Problem to solve - Give back exactly the lines of the entries below from the line with "Total: 3.88 / 1.06 / 4.93" to the line with "420 | 9560 |", inclusive, and only those.

Source records -
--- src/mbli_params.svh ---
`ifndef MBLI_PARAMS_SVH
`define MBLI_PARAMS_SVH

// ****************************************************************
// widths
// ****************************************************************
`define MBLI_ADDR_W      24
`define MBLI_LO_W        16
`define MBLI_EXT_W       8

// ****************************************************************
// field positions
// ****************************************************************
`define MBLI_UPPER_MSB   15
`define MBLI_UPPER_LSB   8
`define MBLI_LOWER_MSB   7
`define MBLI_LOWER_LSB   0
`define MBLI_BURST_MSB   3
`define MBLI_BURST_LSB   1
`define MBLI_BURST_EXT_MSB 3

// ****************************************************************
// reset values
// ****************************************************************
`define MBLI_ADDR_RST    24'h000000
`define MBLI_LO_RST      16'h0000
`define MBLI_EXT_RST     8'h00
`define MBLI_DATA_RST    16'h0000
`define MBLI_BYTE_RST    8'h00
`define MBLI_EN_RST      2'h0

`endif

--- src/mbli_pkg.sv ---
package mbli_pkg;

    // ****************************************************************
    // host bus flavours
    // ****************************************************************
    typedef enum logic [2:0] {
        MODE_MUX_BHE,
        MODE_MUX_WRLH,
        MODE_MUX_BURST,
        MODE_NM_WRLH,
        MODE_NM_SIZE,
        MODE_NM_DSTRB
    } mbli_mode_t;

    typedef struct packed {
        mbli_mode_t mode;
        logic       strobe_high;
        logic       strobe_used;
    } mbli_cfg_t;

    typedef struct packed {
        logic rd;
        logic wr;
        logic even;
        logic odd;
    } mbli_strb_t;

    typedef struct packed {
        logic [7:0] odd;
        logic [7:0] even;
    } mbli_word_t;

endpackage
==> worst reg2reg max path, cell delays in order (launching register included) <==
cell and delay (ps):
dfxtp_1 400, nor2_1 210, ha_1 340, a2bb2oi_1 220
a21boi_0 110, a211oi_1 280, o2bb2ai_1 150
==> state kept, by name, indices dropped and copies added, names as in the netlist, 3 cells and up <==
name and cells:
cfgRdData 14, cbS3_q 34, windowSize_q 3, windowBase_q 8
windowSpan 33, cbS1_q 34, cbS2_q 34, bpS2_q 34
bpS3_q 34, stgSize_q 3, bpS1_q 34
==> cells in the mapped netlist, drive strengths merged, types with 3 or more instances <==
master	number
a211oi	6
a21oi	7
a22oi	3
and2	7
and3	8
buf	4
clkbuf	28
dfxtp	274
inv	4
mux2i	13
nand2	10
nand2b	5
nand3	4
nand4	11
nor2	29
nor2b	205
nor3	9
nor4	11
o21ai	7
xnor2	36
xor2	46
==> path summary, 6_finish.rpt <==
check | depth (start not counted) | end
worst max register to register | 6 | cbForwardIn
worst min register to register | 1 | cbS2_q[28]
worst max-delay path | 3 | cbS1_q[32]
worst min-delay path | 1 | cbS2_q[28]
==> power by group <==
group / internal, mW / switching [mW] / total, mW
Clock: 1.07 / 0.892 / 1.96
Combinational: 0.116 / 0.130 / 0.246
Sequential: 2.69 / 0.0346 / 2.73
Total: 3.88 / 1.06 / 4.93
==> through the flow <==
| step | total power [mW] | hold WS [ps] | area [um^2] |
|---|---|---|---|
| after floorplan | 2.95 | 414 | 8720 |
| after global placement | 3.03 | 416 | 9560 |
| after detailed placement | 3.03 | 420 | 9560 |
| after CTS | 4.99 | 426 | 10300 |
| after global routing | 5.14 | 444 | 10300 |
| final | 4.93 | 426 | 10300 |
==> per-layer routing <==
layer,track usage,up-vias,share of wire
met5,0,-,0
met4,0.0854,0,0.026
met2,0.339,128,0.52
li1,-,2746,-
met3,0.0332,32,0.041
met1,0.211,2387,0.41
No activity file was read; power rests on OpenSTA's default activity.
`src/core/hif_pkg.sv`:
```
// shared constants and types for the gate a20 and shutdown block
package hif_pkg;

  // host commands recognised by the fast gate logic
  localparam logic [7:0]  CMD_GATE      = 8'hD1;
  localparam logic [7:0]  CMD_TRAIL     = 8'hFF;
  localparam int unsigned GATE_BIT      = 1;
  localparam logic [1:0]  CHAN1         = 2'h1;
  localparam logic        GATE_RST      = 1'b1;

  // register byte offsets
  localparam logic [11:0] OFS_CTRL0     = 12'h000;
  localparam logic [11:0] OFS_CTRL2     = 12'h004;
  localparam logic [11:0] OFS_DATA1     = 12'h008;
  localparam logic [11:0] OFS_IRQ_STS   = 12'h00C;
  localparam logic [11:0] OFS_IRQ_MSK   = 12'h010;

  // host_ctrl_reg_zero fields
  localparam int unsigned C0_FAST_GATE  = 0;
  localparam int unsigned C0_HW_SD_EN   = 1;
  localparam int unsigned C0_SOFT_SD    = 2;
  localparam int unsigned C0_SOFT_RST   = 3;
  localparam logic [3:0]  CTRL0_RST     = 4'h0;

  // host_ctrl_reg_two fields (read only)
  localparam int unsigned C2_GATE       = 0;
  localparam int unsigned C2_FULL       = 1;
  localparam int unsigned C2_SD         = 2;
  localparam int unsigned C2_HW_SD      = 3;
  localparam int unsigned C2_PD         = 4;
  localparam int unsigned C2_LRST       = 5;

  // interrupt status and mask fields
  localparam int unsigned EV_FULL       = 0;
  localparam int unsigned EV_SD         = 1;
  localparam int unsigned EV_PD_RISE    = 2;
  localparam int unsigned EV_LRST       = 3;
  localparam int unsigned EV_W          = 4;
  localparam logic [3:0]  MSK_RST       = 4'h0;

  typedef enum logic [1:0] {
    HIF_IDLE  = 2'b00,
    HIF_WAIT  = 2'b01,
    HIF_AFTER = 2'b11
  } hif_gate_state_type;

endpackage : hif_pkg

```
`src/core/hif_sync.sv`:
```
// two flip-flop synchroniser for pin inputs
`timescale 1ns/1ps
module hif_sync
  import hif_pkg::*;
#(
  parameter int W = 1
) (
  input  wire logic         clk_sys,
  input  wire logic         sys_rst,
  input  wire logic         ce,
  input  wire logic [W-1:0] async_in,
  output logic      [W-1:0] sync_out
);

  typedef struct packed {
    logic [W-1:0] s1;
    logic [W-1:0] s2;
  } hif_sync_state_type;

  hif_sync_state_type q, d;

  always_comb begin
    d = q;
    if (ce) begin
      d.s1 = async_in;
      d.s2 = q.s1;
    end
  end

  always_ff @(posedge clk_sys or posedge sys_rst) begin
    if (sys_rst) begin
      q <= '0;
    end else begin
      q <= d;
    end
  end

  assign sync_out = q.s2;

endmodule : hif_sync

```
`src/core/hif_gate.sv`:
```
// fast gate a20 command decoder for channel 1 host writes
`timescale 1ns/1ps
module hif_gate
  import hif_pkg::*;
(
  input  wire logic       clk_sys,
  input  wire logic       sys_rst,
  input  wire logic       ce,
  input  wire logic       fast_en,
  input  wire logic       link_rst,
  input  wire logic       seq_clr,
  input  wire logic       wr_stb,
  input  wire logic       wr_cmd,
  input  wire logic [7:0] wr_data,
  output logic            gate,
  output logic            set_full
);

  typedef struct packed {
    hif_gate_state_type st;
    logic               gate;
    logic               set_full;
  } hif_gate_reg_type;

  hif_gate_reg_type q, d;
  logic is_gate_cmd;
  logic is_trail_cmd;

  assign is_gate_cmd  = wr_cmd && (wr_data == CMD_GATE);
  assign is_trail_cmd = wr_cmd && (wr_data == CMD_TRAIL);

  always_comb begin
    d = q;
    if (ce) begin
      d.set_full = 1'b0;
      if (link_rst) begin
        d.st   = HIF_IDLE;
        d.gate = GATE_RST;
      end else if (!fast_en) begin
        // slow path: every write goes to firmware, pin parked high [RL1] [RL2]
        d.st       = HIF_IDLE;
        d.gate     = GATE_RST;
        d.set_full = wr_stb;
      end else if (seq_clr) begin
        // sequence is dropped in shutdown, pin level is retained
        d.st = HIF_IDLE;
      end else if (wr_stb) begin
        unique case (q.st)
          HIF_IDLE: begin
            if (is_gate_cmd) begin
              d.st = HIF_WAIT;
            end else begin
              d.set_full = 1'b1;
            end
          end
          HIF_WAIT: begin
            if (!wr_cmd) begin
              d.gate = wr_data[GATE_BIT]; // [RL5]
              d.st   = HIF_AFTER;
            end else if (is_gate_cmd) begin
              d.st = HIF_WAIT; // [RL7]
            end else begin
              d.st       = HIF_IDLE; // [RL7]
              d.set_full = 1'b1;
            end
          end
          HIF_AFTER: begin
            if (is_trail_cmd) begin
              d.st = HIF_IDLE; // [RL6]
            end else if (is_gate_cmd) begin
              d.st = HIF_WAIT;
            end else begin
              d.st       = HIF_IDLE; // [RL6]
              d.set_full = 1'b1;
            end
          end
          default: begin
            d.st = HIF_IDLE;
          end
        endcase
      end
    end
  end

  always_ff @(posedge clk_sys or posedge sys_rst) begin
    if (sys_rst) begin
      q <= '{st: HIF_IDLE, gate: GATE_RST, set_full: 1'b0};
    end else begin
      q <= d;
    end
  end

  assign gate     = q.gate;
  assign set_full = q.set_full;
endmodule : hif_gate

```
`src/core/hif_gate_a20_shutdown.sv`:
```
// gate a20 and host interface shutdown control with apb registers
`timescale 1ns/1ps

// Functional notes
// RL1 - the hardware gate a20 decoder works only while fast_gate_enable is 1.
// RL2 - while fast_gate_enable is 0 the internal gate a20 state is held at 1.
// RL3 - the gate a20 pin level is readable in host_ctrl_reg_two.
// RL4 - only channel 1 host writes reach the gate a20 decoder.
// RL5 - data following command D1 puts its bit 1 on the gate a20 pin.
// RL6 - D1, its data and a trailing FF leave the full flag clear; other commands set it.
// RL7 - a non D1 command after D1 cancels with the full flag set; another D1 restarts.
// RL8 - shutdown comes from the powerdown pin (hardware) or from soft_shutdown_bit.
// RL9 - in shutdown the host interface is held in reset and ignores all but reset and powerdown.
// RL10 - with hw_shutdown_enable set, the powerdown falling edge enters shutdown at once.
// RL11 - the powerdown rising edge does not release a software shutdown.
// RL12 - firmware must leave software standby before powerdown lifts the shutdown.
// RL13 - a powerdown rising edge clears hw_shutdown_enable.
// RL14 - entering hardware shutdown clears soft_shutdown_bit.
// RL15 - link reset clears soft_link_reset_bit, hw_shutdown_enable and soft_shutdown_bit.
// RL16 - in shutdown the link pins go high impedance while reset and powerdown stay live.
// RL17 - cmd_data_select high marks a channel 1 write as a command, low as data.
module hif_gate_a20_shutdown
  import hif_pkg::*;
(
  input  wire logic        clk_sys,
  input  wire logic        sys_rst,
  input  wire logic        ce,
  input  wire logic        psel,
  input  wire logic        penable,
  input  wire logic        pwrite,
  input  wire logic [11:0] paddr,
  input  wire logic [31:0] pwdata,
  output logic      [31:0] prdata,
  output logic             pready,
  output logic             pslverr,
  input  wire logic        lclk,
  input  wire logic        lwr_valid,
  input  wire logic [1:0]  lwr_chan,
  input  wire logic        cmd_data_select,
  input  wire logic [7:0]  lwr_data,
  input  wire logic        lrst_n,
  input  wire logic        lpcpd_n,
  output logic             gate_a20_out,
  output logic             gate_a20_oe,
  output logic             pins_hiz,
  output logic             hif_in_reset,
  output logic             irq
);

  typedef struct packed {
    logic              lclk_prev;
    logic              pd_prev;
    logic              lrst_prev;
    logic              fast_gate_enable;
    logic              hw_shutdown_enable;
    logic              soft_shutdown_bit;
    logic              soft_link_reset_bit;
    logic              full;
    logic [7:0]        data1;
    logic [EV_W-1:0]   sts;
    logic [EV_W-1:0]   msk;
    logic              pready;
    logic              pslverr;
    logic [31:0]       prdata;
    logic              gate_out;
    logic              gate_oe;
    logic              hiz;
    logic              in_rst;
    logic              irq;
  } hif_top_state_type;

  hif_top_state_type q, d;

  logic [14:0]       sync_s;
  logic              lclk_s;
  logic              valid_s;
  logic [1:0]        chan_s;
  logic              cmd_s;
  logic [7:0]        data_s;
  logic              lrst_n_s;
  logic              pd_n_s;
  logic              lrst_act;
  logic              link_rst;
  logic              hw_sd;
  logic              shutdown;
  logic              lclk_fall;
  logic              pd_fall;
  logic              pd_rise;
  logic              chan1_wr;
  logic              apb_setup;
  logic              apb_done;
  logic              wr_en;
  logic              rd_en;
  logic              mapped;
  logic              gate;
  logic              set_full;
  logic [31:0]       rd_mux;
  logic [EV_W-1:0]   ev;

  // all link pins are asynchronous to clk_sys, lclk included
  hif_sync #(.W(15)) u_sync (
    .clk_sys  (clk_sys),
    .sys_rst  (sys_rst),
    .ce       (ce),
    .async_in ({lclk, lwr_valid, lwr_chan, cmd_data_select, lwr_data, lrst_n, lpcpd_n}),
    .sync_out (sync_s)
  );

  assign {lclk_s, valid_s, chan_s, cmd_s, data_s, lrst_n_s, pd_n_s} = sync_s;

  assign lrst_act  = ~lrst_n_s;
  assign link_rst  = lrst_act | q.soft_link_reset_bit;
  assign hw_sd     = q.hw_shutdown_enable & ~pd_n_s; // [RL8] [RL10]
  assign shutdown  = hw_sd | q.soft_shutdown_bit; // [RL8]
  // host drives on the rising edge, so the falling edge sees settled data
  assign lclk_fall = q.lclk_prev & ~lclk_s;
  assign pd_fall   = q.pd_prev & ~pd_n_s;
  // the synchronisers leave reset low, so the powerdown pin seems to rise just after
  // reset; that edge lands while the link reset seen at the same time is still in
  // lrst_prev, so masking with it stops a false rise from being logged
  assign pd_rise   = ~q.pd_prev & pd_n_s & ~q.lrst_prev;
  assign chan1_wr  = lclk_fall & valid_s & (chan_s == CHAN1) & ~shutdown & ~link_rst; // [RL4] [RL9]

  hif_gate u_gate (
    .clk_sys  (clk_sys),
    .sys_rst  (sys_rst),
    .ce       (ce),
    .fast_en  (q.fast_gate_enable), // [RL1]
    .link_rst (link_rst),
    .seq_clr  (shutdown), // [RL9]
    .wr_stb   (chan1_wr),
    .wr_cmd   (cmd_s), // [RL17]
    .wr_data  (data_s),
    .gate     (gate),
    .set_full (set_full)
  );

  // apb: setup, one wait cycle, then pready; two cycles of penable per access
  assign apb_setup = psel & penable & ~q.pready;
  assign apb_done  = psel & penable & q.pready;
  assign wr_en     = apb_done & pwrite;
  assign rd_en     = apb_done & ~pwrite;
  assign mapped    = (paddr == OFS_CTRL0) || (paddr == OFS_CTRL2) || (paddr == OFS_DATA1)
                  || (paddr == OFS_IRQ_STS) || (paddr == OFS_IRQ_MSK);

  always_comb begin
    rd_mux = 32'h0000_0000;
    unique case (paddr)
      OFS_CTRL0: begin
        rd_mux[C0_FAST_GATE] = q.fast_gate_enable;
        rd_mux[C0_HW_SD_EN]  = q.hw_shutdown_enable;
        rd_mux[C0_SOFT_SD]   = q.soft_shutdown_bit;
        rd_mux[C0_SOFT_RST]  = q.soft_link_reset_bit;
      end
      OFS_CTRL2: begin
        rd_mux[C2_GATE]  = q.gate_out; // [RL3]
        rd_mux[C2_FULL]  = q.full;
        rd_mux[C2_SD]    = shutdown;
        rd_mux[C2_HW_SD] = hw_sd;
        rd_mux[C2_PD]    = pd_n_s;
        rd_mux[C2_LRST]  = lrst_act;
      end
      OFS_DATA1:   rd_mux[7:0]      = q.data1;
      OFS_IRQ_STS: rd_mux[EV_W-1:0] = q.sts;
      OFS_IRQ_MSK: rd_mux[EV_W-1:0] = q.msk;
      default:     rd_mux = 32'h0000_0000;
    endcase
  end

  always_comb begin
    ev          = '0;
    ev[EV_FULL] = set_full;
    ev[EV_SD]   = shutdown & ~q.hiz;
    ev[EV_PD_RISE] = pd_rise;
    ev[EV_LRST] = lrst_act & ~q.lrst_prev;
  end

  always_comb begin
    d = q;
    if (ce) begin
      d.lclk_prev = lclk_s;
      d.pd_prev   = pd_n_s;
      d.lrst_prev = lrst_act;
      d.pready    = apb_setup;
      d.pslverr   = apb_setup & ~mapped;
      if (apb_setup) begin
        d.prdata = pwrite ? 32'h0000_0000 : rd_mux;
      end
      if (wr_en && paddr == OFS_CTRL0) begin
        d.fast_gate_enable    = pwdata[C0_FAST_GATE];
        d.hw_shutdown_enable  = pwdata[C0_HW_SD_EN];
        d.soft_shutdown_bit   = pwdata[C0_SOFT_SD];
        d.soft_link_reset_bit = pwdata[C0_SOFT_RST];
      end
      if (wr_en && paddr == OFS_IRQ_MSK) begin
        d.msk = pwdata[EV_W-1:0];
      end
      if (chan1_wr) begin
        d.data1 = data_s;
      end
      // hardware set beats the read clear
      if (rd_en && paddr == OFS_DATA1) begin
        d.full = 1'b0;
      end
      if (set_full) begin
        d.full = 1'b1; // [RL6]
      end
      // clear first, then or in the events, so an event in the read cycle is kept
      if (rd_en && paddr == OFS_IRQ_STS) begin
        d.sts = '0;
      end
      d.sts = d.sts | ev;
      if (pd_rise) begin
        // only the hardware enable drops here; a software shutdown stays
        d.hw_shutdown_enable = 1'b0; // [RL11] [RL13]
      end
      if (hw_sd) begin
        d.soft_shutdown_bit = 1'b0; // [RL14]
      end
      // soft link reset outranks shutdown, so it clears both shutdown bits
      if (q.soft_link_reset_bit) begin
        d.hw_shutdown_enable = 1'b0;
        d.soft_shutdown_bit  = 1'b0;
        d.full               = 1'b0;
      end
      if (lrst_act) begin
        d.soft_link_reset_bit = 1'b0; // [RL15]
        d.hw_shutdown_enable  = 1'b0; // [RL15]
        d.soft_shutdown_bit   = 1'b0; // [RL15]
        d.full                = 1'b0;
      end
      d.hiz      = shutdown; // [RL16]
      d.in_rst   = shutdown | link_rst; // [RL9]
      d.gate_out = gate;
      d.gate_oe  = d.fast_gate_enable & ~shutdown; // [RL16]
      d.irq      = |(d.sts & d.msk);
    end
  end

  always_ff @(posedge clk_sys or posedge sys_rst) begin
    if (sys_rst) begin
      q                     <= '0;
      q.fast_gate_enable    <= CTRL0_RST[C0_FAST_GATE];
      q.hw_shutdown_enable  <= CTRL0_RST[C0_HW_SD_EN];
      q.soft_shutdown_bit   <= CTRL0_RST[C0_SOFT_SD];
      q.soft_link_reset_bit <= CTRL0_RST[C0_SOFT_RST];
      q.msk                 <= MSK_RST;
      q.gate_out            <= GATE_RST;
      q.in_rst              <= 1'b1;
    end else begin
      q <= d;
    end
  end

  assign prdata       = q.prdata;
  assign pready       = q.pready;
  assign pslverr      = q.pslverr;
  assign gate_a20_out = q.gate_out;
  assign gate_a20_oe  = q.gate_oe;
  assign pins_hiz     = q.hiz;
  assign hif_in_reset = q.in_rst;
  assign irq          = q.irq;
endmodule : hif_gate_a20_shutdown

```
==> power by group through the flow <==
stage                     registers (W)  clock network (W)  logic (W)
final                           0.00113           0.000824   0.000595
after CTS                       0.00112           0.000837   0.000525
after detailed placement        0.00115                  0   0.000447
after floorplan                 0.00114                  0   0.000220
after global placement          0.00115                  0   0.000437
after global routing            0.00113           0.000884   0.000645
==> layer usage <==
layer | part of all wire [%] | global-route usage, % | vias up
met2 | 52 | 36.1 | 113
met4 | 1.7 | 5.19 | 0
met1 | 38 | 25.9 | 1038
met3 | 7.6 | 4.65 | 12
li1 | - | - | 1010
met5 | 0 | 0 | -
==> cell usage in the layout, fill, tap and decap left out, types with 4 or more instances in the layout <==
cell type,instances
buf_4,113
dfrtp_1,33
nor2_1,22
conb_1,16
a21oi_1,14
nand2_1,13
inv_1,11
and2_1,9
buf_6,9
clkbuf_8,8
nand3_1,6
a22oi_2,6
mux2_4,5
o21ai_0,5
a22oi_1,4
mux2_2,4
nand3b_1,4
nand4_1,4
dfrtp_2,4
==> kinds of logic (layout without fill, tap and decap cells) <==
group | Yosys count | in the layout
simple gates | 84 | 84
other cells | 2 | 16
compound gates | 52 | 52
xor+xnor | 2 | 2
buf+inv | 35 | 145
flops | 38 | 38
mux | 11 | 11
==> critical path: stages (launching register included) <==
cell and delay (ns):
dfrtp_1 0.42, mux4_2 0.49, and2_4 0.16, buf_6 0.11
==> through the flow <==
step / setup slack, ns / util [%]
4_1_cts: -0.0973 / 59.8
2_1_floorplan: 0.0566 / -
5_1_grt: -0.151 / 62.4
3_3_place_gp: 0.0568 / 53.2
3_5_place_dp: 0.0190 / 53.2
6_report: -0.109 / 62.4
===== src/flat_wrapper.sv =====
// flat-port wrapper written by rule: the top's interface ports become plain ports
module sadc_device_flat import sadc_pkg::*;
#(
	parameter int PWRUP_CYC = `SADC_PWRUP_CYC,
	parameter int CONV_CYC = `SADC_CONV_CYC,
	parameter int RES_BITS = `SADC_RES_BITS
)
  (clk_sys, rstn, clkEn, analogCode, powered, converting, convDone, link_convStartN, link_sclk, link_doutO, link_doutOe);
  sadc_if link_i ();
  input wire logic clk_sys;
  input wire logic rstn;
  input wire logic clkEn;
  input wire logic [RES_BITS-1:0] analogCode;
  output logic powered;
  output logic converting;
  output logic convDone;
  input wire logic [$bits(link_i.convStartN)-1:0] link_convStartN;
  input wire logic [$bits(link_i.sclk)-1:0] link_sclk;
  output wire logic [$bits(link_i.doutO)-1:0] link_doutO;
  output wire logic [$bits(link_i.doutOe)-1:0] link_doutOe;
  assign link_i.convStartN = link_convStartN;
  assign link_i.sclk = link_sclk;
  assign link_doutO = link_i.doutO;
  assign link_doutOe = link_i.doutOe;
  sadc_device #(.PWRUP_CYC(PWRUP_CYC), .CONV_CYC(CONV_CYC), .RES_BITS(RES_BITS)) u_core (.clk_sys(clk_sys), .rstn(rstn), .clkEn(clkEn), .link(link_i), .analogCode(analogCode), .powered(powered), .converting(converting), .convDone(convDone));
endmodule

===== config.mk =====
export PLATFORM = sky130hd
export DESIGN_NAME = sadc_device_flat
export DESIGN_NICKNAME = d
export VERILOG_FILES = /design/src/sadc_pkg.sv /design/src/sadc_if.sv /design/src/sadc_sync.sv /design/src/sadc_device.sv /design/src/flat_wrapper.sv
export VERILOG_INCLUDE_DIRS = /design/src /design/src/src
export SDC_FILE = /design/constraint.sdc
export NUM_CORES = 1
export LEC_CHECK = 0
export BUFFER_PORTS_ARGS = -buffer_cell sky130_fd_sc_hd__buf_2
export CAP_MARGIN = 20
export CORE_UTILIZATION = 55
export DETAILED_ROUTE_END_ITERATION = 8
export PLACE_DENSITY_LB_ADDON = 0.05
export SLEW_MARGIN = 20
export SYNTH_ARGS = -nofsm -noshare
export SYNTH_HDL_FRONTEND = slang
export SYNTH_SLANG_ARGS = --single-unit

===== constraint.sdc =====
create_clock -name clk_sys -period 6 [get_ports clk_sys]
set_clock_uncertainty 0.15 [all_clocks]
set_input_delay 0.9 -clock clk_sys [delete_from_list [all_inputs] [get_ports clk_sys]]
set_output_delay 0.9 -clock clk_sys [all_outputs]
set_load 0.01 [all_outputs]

Task answer -
Total: 3.88 / 1.06 / 4.93
==> through the flow <==
| step | total power [mW] | hold WS [ps] | area [um^2] |
|---|---|---|---|
| after floorplan | 2.95 | 414 | 8720 |
| after global placement | 3.03 | 416 | 9560 |
| after detailed placement | 3.03 | 420 | 9560 |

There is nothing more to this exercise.